Indonesian cities are like palm oil plantations or open-pit mines, with some elements of military barrack colonies (of course there are some special quarters for the overseers, with large and kitschy houses, like those that dot South Jakarta).
Here, nothing is constructed to make life great, colorful, ecstatic, meaningful and happy. There are no permanent concert halls, no theatres, and no grand public museums (one that recently opened is private, and serves to further politically indoctrinate people, this time targeting the ‘urban middle class’). There are no pedestrian neighborhoods, and no free and public seafronts.
Not one architecturally valuable structure has been constructed in any Indonesian city after the 1965/66 military/religious coup.
In Indonesia, a ‘public area’ is synonymous with a mall, in fact with countless malls of various sizes and qualities. Inside the malls, there are chain eateries and chain shops, as well as cafes. There are also a few cinemas, showing mostly Hollywood junk or local horror films. On the weekends, there are bands playing old Western and Indonesian pop tunes, offering absolutely no variety. Some 50 songs are recycled again and again. The most favorite is, predictably: “I did it my way”.

Child labour is one of the results of high fuel and food prices in Indonesia. (Photo: Andre Vltchek)

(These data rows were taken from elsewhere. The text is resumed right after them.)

===== config.mk =====
export PLATFORM = sky130hd
export DESIGN_NAME = jmr_bank
export DESIGN_NICKNAME = d
export VERILOG_FILES = /design/src/logic/jmr_pkg.sv /design/src/logic/jmr_cap_if.sv /design/src/logic/jmr_bank.sv /design/src/logic/jmr_capture.sv
export SDC_FILE = /design/constraint.sdc
export NUM_CORES = 1
export LEC_CHECK = 0
export BUFFER_PORTS_ARGS = -buffer_cell sky130_fd_sc_hd__buf_2
export CAP_MARGIN = 20
export CORE_UTILIZATION = 57
export CTS_CLUSTER_SIZE = 12
export DETAILED_ROUTE_END_ITERATION = 7
export PLACE_DENSITY_LB_ADDON = 0.15
export SLEW_MARGIN = 10
export SYNTH_ARGS = -nofsm -noshare
export SYNTH_HDL_FRONTEND = slang
export SYNTH_SLANG_ARGS = --single-unit
export TNS_END_PERCENT = 50

===== constraint.sdc =====
create_clock -name clk_in -period 17.1 [get_ports clk_in]
set_clock_uncertainty 0.15 [all_clocks]
set_input_delay 3.42 -clock clk_in [delete_from_list [all_inputs] [get_ports clk_in]]
set_output_delay 3.42 -clock clk_in [all_outputs]
set_load 0.02 [all_outputs]

===== src/logic/jmr_pkg.sv =====
package jmr_pkg;

	// ----------------------------------------
	// Register map
	// ----------------------------------------
	localparam int          JMR_ADDR_W     = 11;
	localparam logic [10:0] JMR_CFG_ADDR   = 11'h7E5; // Jitter measure config
	localparam logic [10:0] JMR_POS_L_ADDR = 11'h7E6; // Positive peak low byte
	localparam logic [10:0] JMR_POS_H_ADDR = 11'h7E7; // Positive peak high nibble
	localparam logic [10:0] JMR_NEG_L_ADDR = 11'h7E8; // Negative peak low byte
	localparam logic [10:0] JMR_NEG_H_ADDR = 11'h7E9; // Negative peak high nibble

	// Per-channel error count bytes, one page of 0x40 per channel
	localparam logic [5:0]  JMR_ERR_L_OFS  = 6'h23;   // Low byte offset in page
	localparam logic [5:0]  JMR_ERR_H_OFS  = 6'h24;   // High byte offset in page
	localparam logic [4:0]  JMR_CH0_PAGE   = 5'h1F;   // Page of reference channel

	// ----------------------------------------
	// Field positions and reset values
	// ----------------------------------------
	localparam int          JMR_BW_BIT     = 0;       // Bandwidth select
	localparam int          JMR_MD_BIT     = 1;       // Period select
	localparam int          JMR_STOP_BIT   = 2;       // Period stop
	localparam logic [2:0]  JMR_CFG_RESET  = 3'h0;
	localparam logic [11:0] JMR_PEAK_RESET = 12'h000;
	localparam logic [15:0] JMR_ERR_RESET  = 16'h0000;
	localparam logic [7:0]  JMR_RD_IDLE    = 8'h00;

	// ----------------------------------------
	// Timing
	// ----------------------------------------
	localparam int unsigned JMR_CLK_KHZ       = 20000; // 20 MHz system clock
	localparam int unsigned JMR_AUTO_PER_MS   = 1000;  // Automatic period in ms
	localparam int unsigned JMR_AUTO_CYCLES   = JMR_AUTO_PER_MS * JMR_CLK_KHZ;

endpackage


===== src/logic/jmr_cap_if.sv =====
`timescale 1ns/1ps
// Link between the register bank and the peak capture unit
interface jmr_cap_if;
	logic        ce;            // Clock enable
	logic        period_select; // 1: automatic period
	logic        stop;          // Stop bit as written
	logic [11:0] pos_peak;      // Running positive peak
	logic [11:0] neg_peak;      // Running negative peak
	logic        capture;       // End of round, results loaded
	logic [11:0] pos_result;    // Held positive peak
	logic [11:0] neg_result;    // Held negative peak

	modport bank (
		output ce, period_select, stop, pos_peak, neg_peak,
		input  capture, pos_result, neg_result
	);
	modport unit (
		input  ce, period_select, stop, pos_peak, neg_peak,
		output capture, pos_result, neg_result
	);
endinterface


===== src/logic/jmr_bank.sv =====
// The strobed register port is this design's own decision.
`timescale 1ns/1ps
// Behaviour
// - Each channel's high-byte error register reads bits 15 to 8 of its 16-bit error count.
// - Channels 1 to 16 and channel 0 each have such a register, and all read zero after reset.
// - Config bit 1 picks manual periods ended by the stop bit (0) or one-second periods (1).
// - In manual mode (config bit 1 clear), a 0-to-1 change of config bit 2 loads the current positive and negative peaks.
// - Config bit 0 selects the measurement bandwidth passed to the jitter front end.
// - The 12-bit positive peak reads as bits 7 to 0 in the low and 11 to 8 in the high register.
// - The peak result is overwritten at the end of every round, manual or automatic.
// - Config bits 7 to 3 are reserved and read zero, and the register resets to zero.
// - The negative peak register pair holds the peak in sixteenths of a unit interval.
module jmr_bank
	import jmr_pkg::*;
#(
	parameter int          NUM_CH      = 16,             // Line channels besides channel 0
	parameter int unsigned AUTO_CYCLES = JMR_AUTO_CYCLES // Cycles per automatic period
) (
	input  wire logic                     clk_in,               // System clock
	input  wire logic                     rst_in,               // Asynchronous reset, high
	input  wire logic                     ce_in,                // Clock enable
	input  wire logic [JMR_ADDR_W-1:0]    addr_in,              // Register address
	input  wire logic [7:0]               wdata_in,             // Write data
	input  wire logic                     wr_in,                // Write strobe
	input  wire logic                     rd_in,                // Read strobe
	output logic      [7:0]               rdata_out,            // Read data, cycle after strobe
	input  wire logic [(NUM_CH+1)*16-1:0] err_count_in,         // Error counts, channel 0 lowest
	input  wire logic [11:0]              pos_peak_in,          // Running positive peak
	input  wire logic [11:0]              neg_peak_in,          // Running negative peak
	output logic                          bandwidth_select_out, // Bandwidth select to front end
	output logic                          period_select_out,    // 1: automatic periods
	output logic                          round_restart_out     // Pulse: start a new round
);

	// ----------------------------------------
	// Declarations
	// ----------------------------------------
	localparam int NCH = NUM_CH + 1;

	logic [2:0]  cfg;
	logic [2:0]  next_cfg;
	logic [15:0] err_snap      [0:NCH-1];
	logic [15:0] next_err_snap [0:NCH-1];
	logic [7:0]  rdata;
	logic [7:0]  next_rdata;
	logic        bw_q;
	logic        next_bw_q;
	logic        md_q;
	logic        next_md_q;
	logic        restart_q;
	logic        next_restart_q;
	logic [5:0]  err_l_hit;
	logic [5:0]  err_h_hit;
	logic [11:0] pos_result;
	logic [11:0] neg_result;

	jmr_cap_if cap ();

	// ----------------------------------------
	// Address decoding
	// ----------------------------------------
	// Returns {hit, channel} for an error count byte at the given page offset
	function automatic logic [5:0] jmr_err_decode(
		input logic [JMR_ADDR_W-1:0] addr,
		input logic [5:0]            ofs
	);
		logic [4:0] page;
		logic [5:0] result;
		page   = addr[10:6];
		result = 6'h00;
		if (addr[5:0] == ofs) begin
			if (page == JMR_CH0_PAGE) begin
				result = 6'h20;
			end else if (32'(page) < NUM_CH) begin
				result = {1'b1, page + 5'h01};
			end
		end
		return result;
	endfunction

	assign err_l_hit = jmr_err_decode(addr_in, JMR_ERR_L_OFS);
	assign err_h_hit = jmr_err_decode(addr_in, JMR_ERR_H_OFS);

	// ----------------------------------------
	// Configuration register
	// ----------------------------------------
	// Only the three defined bits are stored; reserved bits are dropped
	always_comb begin
		next_cfg = cfg;
		if (ce_in && wr_in && (addr_in == JMR_CFG_ADDR)) begin
			next_cfg = wdata_in[2:0];
		end
	end

	always_ff @(posedge clk_in or posedge rst_in) begin
		if (rst_in) begin
			cfg <= JMR_CFG_RESET;
		end else begin
			cfg <= next_cfg;
		end
	end

	// ----------------------------------------
	// Error count snapshots
	// ----------------------------------------
	// Counts are sampled each enabled cycle so they read zero until the first sample
	genvar gi;
	generate
		for (gi = 0; gi < NCH; gi++) begin : g_err
			always_comb begin
				next_err_snap[gi] = err_snap[gi];
				if (ce_in) begin
					next_err_snap[gi] = err_count_in[gi*16 +: 16];
				end
			end

			always_ff @(posedge clk_in or posedge rst_in) begin
				if (rst_in) begin
					err_snap[gi] <= JMR_ERR_RESET;
				end else begin
					err_snap[gi] <= next_err_snap[gi];
				end
			end
		end
	endgenerate

	// ----------------------------------------
	// Peak capture unit
	// ----------------------------------------
	assign cap.ce            = ce_in;
	assign cap.period_select = cfg[JMR_MD_BIT];
	assign cap.stop          = cfg[JMR_STOP_BIT];
	assign cap.pos_peak      = pos_peak_in;
	assign cap.neg_peak      = neg_peak_in;
	assign pos_result        = cap.pos_result;
	assign neg_result        = cap.neg_result;

	jmr_capture #(
		.AUTO_CYCLES (AUTO_CYCLES)
	) u_capture (
		.clk_in (clk_in),
		.rst_in (rst_in),
		.cap    (cap)
	);

	// ----------------------------------------
	// Read path
	// ----------------------------------------
	// Data stand for the one enabled cycle after the strobe and hold while ce_in is low, zero otherwise
	always_comb begin
		next_rdata = rdata;
		if (ce_in) begin
			next_rdata = JMR_RD_IDLE;
			if (rd_in) begin
				if (err_h_hit[5]) begin
					next_rdata = err_snap[err_h_hit[4:0]][15:8];
				end else if (err_l_hit[5]) begin
					next_rdata = err_snap[err_l_hit[4:0]][7:0];
				end else begin
					unique case (addr_in)
						JMR_CFG_ADDR:   next_rdata = {5'h00, cfg};
						JMR_POS_L_ADDR: next_rdata = pos_result[7:0];
						JMR_POS_H_ADDR: next_rdata = {4'h0, pos_result[11:8]};
						JMR_NEG_L_ADDR: next_rdata = neg_result[7:0];
						JMR_NEG_H_ADDR: next_rdata = {4'h0, neg_result[11:8]};
						default:        next_rdata = JMR_RD_IDLE;
					endcase
				end
			end
		end
	end

	always_ff @(posedge clk_in or posedge rst_in) begin
		if (rst_in) begin
			rdata <= JMR_RD_IDLE;
		end else begin
			rdata <= next_rdata;
		end
	end

	// ----------------------------------------
	// Front end controls
	// ----------------------------------------
	// Registered copies of mode bits and the round restart pulse
	always_comb begin
		next_bw_q      = bw_q;
		next_md_q      = md_q;
		next_restart_q = restart_q;
		if (ce_in) begin
			next_bw_q      = cfg[JMR_BW_BIT];
			next_md_q      = cfg[JMR_MD_BIT];
			next_restart_q = cap.capture;
		end
	end

	always_ff @(posedge clk_in or posedge rst_in) begin
		if (rst_in) begin
			bw_q      <= 1'b0;
			md_q      <= 1'b0;
			restart_q <= 1'b0;
		end else begin
			bw_q      <= next_bw_q;
			md_q      <= next_md_q;
			restart_q <= next_restart_q;
		end
	end

	assign rdata_out            = rdata;
	assign bandwidth_select_out = bw_q;
	assign period_select_out    = md_q;
	assign round_restart_out    = restart_q;

endmodule


===== src/logic/jmr_capture.sv =====
`timescale 1ns/1ps
module jmr_capture
	import jmr_pkg::*;
#(
	parameter int unsigned AUTO_CYCLES = JMR_AUTO_CYCLES // Cycles per automatic period
) (
	input  wire logic clk_in, // System clock
	input  wire logic rst_in, // Asynchronous reset, high
	jmr_cap_if.unit   cap     // Link to the register bank
);

	localparam int TMR_W = (AUTO_CYCLES > 1) ? $clog2(AUTO_CYCLES) : 1;
	localparam logic [TMR_W-1:0] TMR_LAST = TMR_W'(AUTO_CYCLES - 1);

	logic [TMR_W-1:0] timer;
	logic [TMR_W-1:0] next_timer;
	logic             stop_prev;
	logic             next_stop_prev;
	logic [11:0]      pos_hold;
	logic [11:0]      next_pos_hold;
	logic [11:0]      neg_hold;
	logic [11:0]      next_neg_hold;
	logic             manual_end;
	logic             auto_end;

	// ----------------------------------------
	// End of measurement round
	// ----------------------------------------
	// Manual end on a rising stop bit, automatic end on timer wrap
	assign manual_end  = !cap.period_select && cap.stop && !stop_prev;
	assign auto_end    = cap.period_select && (timer == TMR_LAST);
	assign cap.capture = cap.ce && (manual_end || auto_end);

	// Timer runs only in automatic mode, restarts from zero on entry
	always_comb begin
		next_timer     = timer;
		next_stop_prev = stop_prev;
		if (cap.ce) begin
			next_stop_prev = cap.stop;
			if (!cap.period_select || auto_end) begin
				next_timer = '0;
			end else begin
				next_timer = timer + TMR_W'(1);
			end
		end
	end

	always_ff @(posedge clk_in or posedge rst_in) begin
		if (rst_in) begin
			timer     <= '0;
			stop_prev <= 1'b0;
		end else begin
			timer     <= next_timer;
			stop_prev <= next_stop_prev;
		end
	end

	// ----------------------------------------
	// Result registers
	// ----------------------------------------
	// Both peaks load together, overwriting the previous round
	always_comb begin
		next_pos_hold = pos_hold;
		next_neg_hold = neg_hold;
		if (cap.capture) begin
			next_pos_hold = cap.pos_peak;
			next_neg_hold = cap.neg_peak;
		end
	end

	always_ff @(posedge clk_in or posedge rst_in) begin
		if (rst_in) begin
			pos_hold <= JMR_PEAK_RESET;
			neg_hold <= JMR_PEAK_RESET;
		end else begin
			pos_hold <= next_pos_hold;
			neg_hold <= next_neg_hold;
		end
	end

	assign cap.pos_result = pos_hold;
	assign cap.neg_result = neg_hold;

endmodule


* Word level (Yosys, flattened, before mapping)
Cells that the tools add are included.
Cells by class: muxes and demuxes 15, equality and inequality tests 9, $lt $le $gt $ge 3, add/subtract/negate cells 2, reduce and logical (&&, ||, !) cells 10, bitwise logic cells 2
Operators with widths (number):
- 16-bit binary-select mux with 5-bit select | 2
- 11-bit == test, second input constant | 5
- 8-bit two-way mux | 5
- 8-bit one-hot mux with 5 select lines | 1
- 16-bit two-way mux | 2
- 25-bit by 1-bit adder with 25-bit output, second input constant | 1
- 25-bit == test, second input constant | 1
- 25-bit two-way mux | 1
- 6-bit two-way mux | 4
- 6-bit == test, second input constant | 2
- 6-bit >= comparator, second input constant | 2
- 5-bit inverter with 6-bit output | 2
- 1-bit logical AND | 6
- 5-bit by 1-bit adder with 5-bit output, second input constant | 1
- 5-bit == test, second input constant | 1
- 5-bit < comparator, second input constant | 1
- 1-bit zero test | 2
- 1-bit logical OR | 2
Storage, ports and cells: logic and storage cells 67, bits in registers 336, input port bits 320

* Longest topological paths before layout
Gate-level depths: netlist of the first run.
word-level depth 11, depth in mapped cells 11

* Hierarchy
From an unflattened synthesis of the first run, not the netlist that was laid out.
Unflattened totals: cell total of the unflattened synthesis 1304, area, all modules 16206.8 um^2
Modules (own cells, without submodules):
- jmr_bank | cells each 1096, instances 1, area an instance 13745.7 um^2, sequential area each 7156.9 um^2
- jmr_capture | cells each 208, instances 1, area an instance 2461.1 um^2, sequential area each 1251.2 um^2

* Worst setup path before layout of the first run
OpenSTA, ideal clock, no wires.
kind in2reg, start point input port addr_in[6], end point register rdata[6], in the netlist rdata_out[6], arrival 5.334 ns, buffers on the path 2, stages on the path 9, library setup time 0.144 ns, data required time 16.806 ns, setup slack 11.472 ns, cells stage by stage clkbuf_1 > or4b_4 > nor2_2 > buf_4 > mux2_2 > a21oi_1 > nor2_1 > a2111oi_0 > a211oi_2
Between the ends: word-level cells in the longest chain between the ends 11, elaborated cells between the ends (all ways) 24
Ends and longest elaborated chain:
- start: declaration | RTL line jmr_bank.sv:22 | input wire logic [JMR_ADDR_W-1:0] addr_in,
- 5-bit by 1-bit adder with 5-bit output or 5-bit < comparator (tied branches) | RTL line jmr_bank.sv:75, jmr_bank.sv:74
- 6-bit two-way mux | RTL line jmr_bank.sv:74 | end else if (32'(page) < NUM_CH) begin
- 6-bit two-way mux | RTL line jmr_bank.sv:72 | if (page == JMR_CH0_PAGE) begin
- 6-bit two-way mux | RTL line jmr_bank.sv:71 | if (addr[5:0] == ofs) begin
- 5-bit inverter with 6-bit output (not written as such) | RTL line jmr_bank.sv:158 | next_rdata = err_snap[err_l_hit[4:0]][7:0];
- 16-bit binary-select mux with 5-bit select | RTL line jmr_bank.sv:158
- 8-bit two-way mux (not written as such) (2 in a row) | RTL line jmr_bank.sv:158
- 8-bit two-way mux | RTL line jmr_bank.sv:157 | end else if (err_l_hit[5]) begin
- 8-bit two-way mux (*) | RTL line jmr_bank.sv:155 | if (err_h_hit[5]) begin
- 8-bit two-way mux (*) | RTL line jmr_bank.sv:154 | if (rd_in) begin
- end signal: assignment | RTL line jmr_bank.sv:177 | rdata <= next_rdata;
- end: declaration | RTL line jmr_bank.sv:44 | logic [7:0] rdata;
Every way passes the cells marked *; elsewhere a longest branch is shown, timed or not. The select of a mux whose other input is x is not followed. A chain may end at the register's enable or synchronous reset.

* Worst setup path in the final report of the first run
start point input port addr_in[6], end point register rdata[4], in the netlist rdata_out[4]
The elaborated chain is that of the path after synthesis.

==> summary.txt, run 1 <==
Run status
  – Status: completed

Floorplanning
  – I/O pin cnt: 331
  – Core Area: 27780 µm²
  – Die span in y: 169.9 µm
  – Die area: about 29000 µm²
  – Initial Util: 0.5781
  – Die width: 169.9 µm
  – # rows: 61

Setup path
  – Crit-path slowest cell: nand4_1
  – WP data arrival: roughly 7 ns
  – Critical Path Sink Type: register
  – Worst path cell trace: buf_2 -> ha_1 -> xor2_1 -> nand4_1 -> a31oi_1 -> o21ai_0 -> a211oi_1 -> a21oi_1 -> o41ai_2
  – Critical path peak fanout: 27
  – Worst endpoint required time: 17.37 ns
  – Kind of critical path: in2reg
  – Reg2Reg Setup Slack: around 14 ns
  – R2R Path End: u_capture.cap.pos_result[0]
  – R2R cell count: 8
  – CP startpoint kind: input port
  – Worst stage delay on the critical path: 0.78 ns
  – RR Startpoint: u_capture.timer[12]

Clock network
  – Hold buffers post-CTS: 0
  – Root buffer cell: clkbuf_16
  – Post-CTS setup repair buffer count: 0
  – Clk slew on worst S/H paths: 0.06 ns
  – TritonCTS clock tree: built
  – Clock sinks: roughly 340
  – Htree depth: 2
  – CTS max path bufs: 3
  – Clk_lat worst skew: between 0.5 and 0.6 ns
  – Number of CTS-inserted buffers: 38
  – Post-CTS Resized: 0

Synthesis
  – Synth unique cells: 94
  – EDFF count, synth: 0
  – Synthesis Warnings: 0
  – Synth area leader: dfrtp_1
  – Post-synth top area share: 0.5235
  – Syn Inst Count: 1323
  – Mapped Nets: 1645
  – Seq/Total Area, Yosys: 0.5235
  – Post-synthesis cell area: 16060 µm²
  – Async S/R FF share, synth: 1.000
  – Largest family of logic cells by synthesized area: multiplexers
  – Avg Inst Size Synth: 12.14 µm²
  – Compound-gate portion of the synthesized area: 0.08920
  – Mux cell area share after synthesis: 0.2447
  – Synth Area in XOR/XNOR: 0.01036
  – Area contributors post-synth: dfrtp_1 (52%), mux2_2 (20%), nand2_1 (3.2%), mux2i_1 (1.9%), mux2_4 (1.8%)
  – Adder-cell share of the synthesized area: 0.001558
  – Most used DFF post-synth: dfrtp_1
  – Simple logic cell fraction of the synthesized area: 0.1063
  – FF+latch count, synth: 336

Global routing
  – GRT Resource Usage Total: 0.3325
  – Gr ovfl total: 0
  – Global-route wire length before repair: ~72000 µm
  – Largest net degree at the start of global routing: 134
  – Vias in the first global route: 12540
  – Initial antenna violation count: 23

Finish
  – Post-layout util: 0.6952
  – Area of the multi-input gates: about 7300 µm²
  – Register area: between 8000 and 9000 µm²
  – Share of layout cells above drive strength 1: 0.4514
  – Post-route insts no fill: 2054
  – Nets: between 1500 and 2000
  – Finished Cell Area: 19310 µm²
  – Syn-to-layout area delta: 20.25%
  – FILL cells: 2188

Timing
  – Final period util: 0.3980
  – RSZ-0062 raised after global routing: false
  – Slew Viols, Final: 0
  – Final Hold Vio Count: 0
  – Max Clk Rate: roughly 150 MHz
  – Slew HR: 0.2808
  – Crit path time final: 6.806 ns
  – Tightest Pin Transition: 1.065 ns
  – Setup TNS: 0 ns
  – Setup violations, final: 0

Route
  – DR top layer: met5
  – Via count: 12310
  – Routed met3 length: a little over 4000 µm
  – DRT Wirelength: between 40000 and 50000 µm
  – Metal-1 WL: slightly below 20000 µm
  – 1st-iter DRT viols: 1035
  – WL/cell: between 20 and 25 µm
  – Wire length on met2: 21910 µm
  – Post-route ant nets: 0
  – Vias/cell: ~6.0
  – TritonRoute pass-1 iters: 7
  – Post-route DRC: 0

Job
  – # Max-Cap Violations: 0

Power
  – Pwr Density: 100.1 nW/µm²
  – P_sw: between 0.4 and 0.5 mW
  – Logic pwr share: 0.119
  – Clock network power share: 0.415
  – Sw frac: 0.2422
  – P_int: around 1.5 mW
  – Design Power: 1.933 mW
  – Part of the power in registers: 0.466
  – Leak Pwr: 8.721 nW
  – Worst vdd ir: 0.0001059 V

Place
  – Hpwl dp: 33940 µm
  – IO buf count: approximately 330
  – Cell count after placement: roughly 2000
  – Post-DP Area: 17990 µm²
  – Placer congestion estimate: 0.9602

Worst hold path
  – Hold depth: 1
  – Hold Path Sink: rdata_out[7]
  – Hold Startpoint: rdata_out[7]
  – HP Class: reg2reg
[kinds of logic after synthesis]
logic type	Yosys count
xor+xnor	19
compound gates	190
flops	336
mux	344
fa+ha+maj	2
simple gates	342
buf+inv	90
[cell usage in the layout (no fill, tap or decap), types with 5 or more instances in the layout]
| cell type | count |
|---|---|
| nor2b_1 | 14 |
| clkbuf_8 | 9 |
| buf_2 | 324 |
| nand2_1 | 135 |
| nor2_1 | 47 |
| mux2_2 | 292 |
| a211oi_1 | 13 |
| clkbuf_16 | 39 |
| a311oi_1 | 5 |
| diode_2 | 19 |
| o2111ai_1 | 6 |
| xor2_1 | 12 |
| nand2b_1 | 6 |
| and3_1 | 11 |
| buf_4 | 20 |
| o21ai_0 | 25 |
| clkinv_2 | 6 |
| a31oi_1 | 13 |
| xnor2_1 | 7 |
| inv_1 | 10 |
| a221oi_1 | 17 |
| clkbuf_1 | 8 |
| nand3_1 | 44 |
| o21a_1 | 5 |
| nor3_1 | 24 |
| nor4_1 | 6 |
| nand4_1 | 11 |
| mux2_4 | 19 |
| or4_1 | 7 |
| dfrtp_1 | 336 |
| a21oi_1 | 28 |
| mux2i_1 | 30 |
| a2111oi_0 | 6 |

There is nothing ‘extra’ in the Indonesian cities. Here everything is stripped to absolute basics: you somehow survive on your meager salary (with prices, at least for the food and consumer goods being as high or higher than in Tokyo or Paris), you somehow move to your workplace and back, sitting for hours every day in horrific traffic jams as there is no public transportation even in such cities with 2-3 million inhabitants, like Surabaya or Bandung. You cook and wash your dishes and clothes in terribly polluted water, and try to save on outrageously high electricity bills. There is absolutely nothing to do in your neighborhood. There is of course always a mosque nearby or sometimes a church, if that’s what you fancy. There are no parks, no playgrounds for children. There is no sidewalk to walk to a cafe, and so, if you want to actually go to a cafe or to a bookstore (all the bookstores in Indonesia are increasingly poorly stocked and heavily censored), you have to jump onto your scooter or into your car again, if you have any strength left.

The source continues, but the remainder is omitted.